In Minnesota, the legislature has established a comprehensive system for the regulation of utilities. Minn.Stat. §§ 216B.01-216B.82 (2006). Enforcement of the regulations prescribed therein is delegated to the Minnesota Public Utilities Commission (MPUC), which is charged with providing Minnesota consumers with reasonable energy rates. Minn. Stat. §§ 216B.01, 216B.08. All public utilities must file their rates, tolls, tariffs, and charges, along with all rules and contracts that will affect those rates, tolls, tariffs, and charges, with the MPUC. Minn.Stat. § 216B.05. The MPUC is charged with setting rates that are reasonable and are not prejudicial or discriminatory. Minn. Stat. § 216B.03.
On March 15, 2006, respondents Irene and David Hoffman, Jerry Ustanko, and Mulungeta Endayehu filed a complaint in district court, individually and “on behalf of all of [NSP’s] residential electric customers in Minnesota, North Dakota and South Dakota.” Respondents alleged that NSP violated its contractual obligation to maintain “points of connection” between its wires and its customers’ homes.

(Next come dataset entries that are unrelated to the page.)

$ cat config.mk
export PLATFORM = sky130hd
export DESIGN_NAME = result_ram
export DESIGN_NICKNAME = d
export VERILOG_FILES = /design/src/pm_pkg.sv /design/src/result_ram.sv
export SDC_FILE = /design/constraint.sdc
export NUM_CORES = 1
export LEC_CHECK = 0
export ABC_AREA = 1
export BUFFER_PORTS_ARGS = -buffer_cell sky130_fd_sc_hd__buf_2
export CORE_MARGIN = 10
export CORE_UTILIZATION = 33
export DETAILED_ROUTE_END_ITERATION = 6
export PLACE_DENSITY_LB_ADDON = 0.12
export SLEW_MARGIN = 30
export SYNTH_ARGS = -nofsm -noshare
export SYNTH_HDL_FRONTEND = slang
export SYNTH_SLANG_ARGS = --single-unit
$ cat constraint.sdc
create_clock -name clk_3x -period 1.9 [get_ports clk_3x]
set_clock_uncertainty 0.05 [all_clocks]
set_input_delay 0.095 -clock clk_3x [delete_from_list [all_inputs] [get_ports clk_3x]]
set_output_delay 0.095 -clock clk_3x [all_outputs]
set_load 0.03 [all_outputs]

According to respondents, NSP initially connects a customer to its system by affixing wires to lugs within the customer’s meter box. After securing this connection, NSP installs a seal on the meter box to prevent access by the customer, a measure provided for in the tariffs. Respondents contend that over time, these connections can become corroded, loose, or both, causing a fire hazard. They argue that NSP is obligated under the tariffs to inspect and maintain its electrical wiring up through and including this connection point. The applicable tariffs provide:
The service conductors as installed by the Company from the distribution line to the point of connection with the customer’s service entrance conductors will be the Company’s property and will be maintained by the Company at its own expense.
The customer will provide for the safekeeping of the Company’s meters ....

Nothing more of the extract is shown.